In chapter three of Between Saying and Doing, Brandom brings up the idea of a nonalgorithmic practical elaboration of abilities which he calls practical
PP-sufficiency by training. I find this idea exciting, yet somewhat mysterious. It
seems clear that something like this does and must occur to explain many aspects of
language use. I was hoping you could say a little bit more about how the training
process can lead to an extension or application of abilities, how something like
this would work. You seem to have in mind an ability which cannot be learned by
following an antecedently specifiable set of rules but which must be shown through
example where the example can be seen as a sort of embodiment of a rule. There seems
to be an exciting parallel to the distinction you draw out in Making it Explicit
between what is implicitly done in practice and what can be explicitly stated in
language (how what is in fact done can in a sense be codified into a rule where no
antecedent rule could be provided).
Laura Davis
On page 80 in chapter three, you say:
"One need not be omniscient about the significance of a bit of vocabulary
in order to deploy it meaningfully. But if one has /no/ idea what
practical consequences for other commitments a claim using it would have,
then one associates no meaning with it at all."
and later bring up your concerns of a pedagogical nature, namely regarding
preferential treatment to one-way of "step-by-step" training that seems to
naturally favor some candidates than others by predisposition.
Together these make me ask is if a word's meaning to you has simply become
a sort of compass in a network of relations, how to engage with the idea
of what makes 'proper' doxastic updating.
And so, on what basis are we now to evaluate the meanings between
different individuals' words?
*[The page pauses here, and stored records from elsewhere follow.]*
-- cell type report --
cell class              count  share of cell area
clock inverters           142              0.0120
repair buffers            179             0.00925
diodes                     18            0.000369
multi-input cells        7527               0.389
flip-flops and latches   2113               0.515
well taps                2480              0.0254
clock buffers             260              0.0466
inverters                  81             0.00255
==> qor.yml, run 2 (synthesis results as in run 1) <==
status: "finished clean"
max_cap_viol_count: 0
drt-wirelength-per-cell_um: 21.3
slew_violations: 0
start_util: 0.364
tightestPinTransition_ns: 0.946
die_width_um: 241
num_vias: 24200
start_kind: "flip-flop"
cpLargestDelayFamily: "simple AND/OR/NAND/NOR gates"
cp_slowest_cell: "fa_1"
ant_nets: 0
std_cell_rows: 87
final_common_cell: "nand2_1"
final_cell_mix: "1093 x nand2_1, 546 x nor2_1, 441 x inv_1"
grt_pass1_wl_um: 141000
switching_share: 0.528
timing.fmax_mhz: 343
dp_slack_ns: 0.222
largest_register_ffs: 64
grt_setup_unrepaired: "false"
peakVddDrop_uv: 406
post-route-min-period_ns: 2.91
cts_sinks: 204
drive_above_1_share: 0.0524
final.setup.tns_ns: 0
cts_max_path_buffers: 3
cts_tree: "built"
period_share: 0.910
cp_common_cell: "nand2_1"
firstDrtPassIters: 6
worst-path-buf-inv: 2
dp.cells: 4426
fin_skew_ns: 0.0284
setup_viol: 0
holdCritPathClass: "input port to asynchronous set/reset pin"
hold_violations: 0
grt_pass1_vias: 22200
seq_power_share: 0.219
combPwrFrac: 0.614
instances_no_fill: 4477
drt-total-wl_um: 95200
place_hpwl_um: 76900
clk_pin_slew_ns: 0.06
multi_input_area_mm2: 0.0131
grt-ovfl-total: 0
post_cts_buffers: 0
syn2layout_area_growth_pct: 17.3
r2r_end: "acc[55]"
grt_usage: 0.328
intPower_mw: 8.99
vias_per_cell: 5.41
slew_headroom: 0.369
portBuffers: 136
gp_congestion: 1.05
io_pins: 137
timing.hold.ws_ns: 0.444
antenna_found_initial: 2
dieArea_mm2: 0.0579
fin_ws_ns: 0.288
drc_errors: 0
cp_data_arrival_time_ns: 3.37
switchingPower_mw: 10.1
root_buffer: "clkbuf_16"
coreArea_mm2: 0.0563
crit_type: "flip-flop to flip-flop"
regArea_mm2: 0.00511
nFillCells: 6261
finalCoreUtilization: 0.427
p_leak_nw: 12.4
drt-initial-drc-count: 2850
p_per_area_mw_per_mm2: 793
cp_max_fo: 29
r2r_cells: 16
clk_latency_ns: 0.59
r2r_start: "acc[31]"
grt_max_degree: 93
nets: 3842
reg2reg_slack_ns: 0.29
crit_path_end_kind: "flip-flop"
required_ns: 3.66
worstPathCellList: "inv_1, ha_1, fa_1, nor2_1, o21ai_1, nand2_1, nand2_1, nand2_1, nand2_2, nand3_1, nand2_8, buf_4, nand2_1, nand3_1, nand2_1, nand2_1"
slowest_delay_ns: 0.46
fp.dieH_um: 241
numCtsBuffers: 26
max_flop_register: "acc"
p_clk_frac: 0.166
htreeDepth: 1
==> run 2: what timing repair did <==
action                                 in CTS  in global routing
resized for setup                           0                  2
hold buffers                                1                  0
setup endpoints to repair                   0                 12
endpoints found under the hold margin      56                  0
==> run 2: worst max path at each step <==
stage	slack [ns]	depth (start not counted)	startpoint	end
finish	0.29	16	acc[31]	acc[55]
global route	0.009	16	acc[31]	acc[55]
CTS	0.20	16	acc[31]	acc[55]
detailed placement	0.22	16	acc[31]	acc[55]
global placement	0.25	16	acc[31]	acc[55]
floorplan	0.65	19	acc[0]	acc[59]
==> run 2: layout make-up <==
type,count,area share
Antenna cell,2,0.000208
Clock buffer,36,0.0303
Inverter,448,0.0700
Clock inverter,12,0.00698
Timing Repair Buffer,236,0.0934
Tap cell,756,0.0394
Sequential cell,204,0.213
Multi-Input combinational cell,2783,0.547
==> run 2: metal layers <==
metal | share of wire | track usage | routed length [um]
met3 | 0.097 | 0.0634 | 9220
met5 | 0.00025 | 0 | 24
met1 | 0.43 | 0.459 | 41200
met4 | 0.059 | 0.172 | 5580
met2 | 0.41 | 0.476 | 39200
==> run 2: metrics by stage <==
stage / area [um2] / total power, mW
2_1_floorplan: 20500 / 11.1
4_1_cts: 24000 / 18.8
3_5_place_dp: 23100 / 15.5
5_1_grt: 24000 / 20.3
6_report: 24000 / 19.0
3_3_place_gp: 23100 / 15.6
If A's meaning of the same word as B's
belongs to a more expansive set of commitments and entitlements, but in
practice, both individuals 'get the same out of it' -- i.e. for one, do
not mistakenly use their set of commitments and entitlements, and two, use
it for the same practical function -- is one group of inferences to be
preferred to the other? One question to ask then is "Is bigger always
better"? But rather than that -- what is there to be preferred?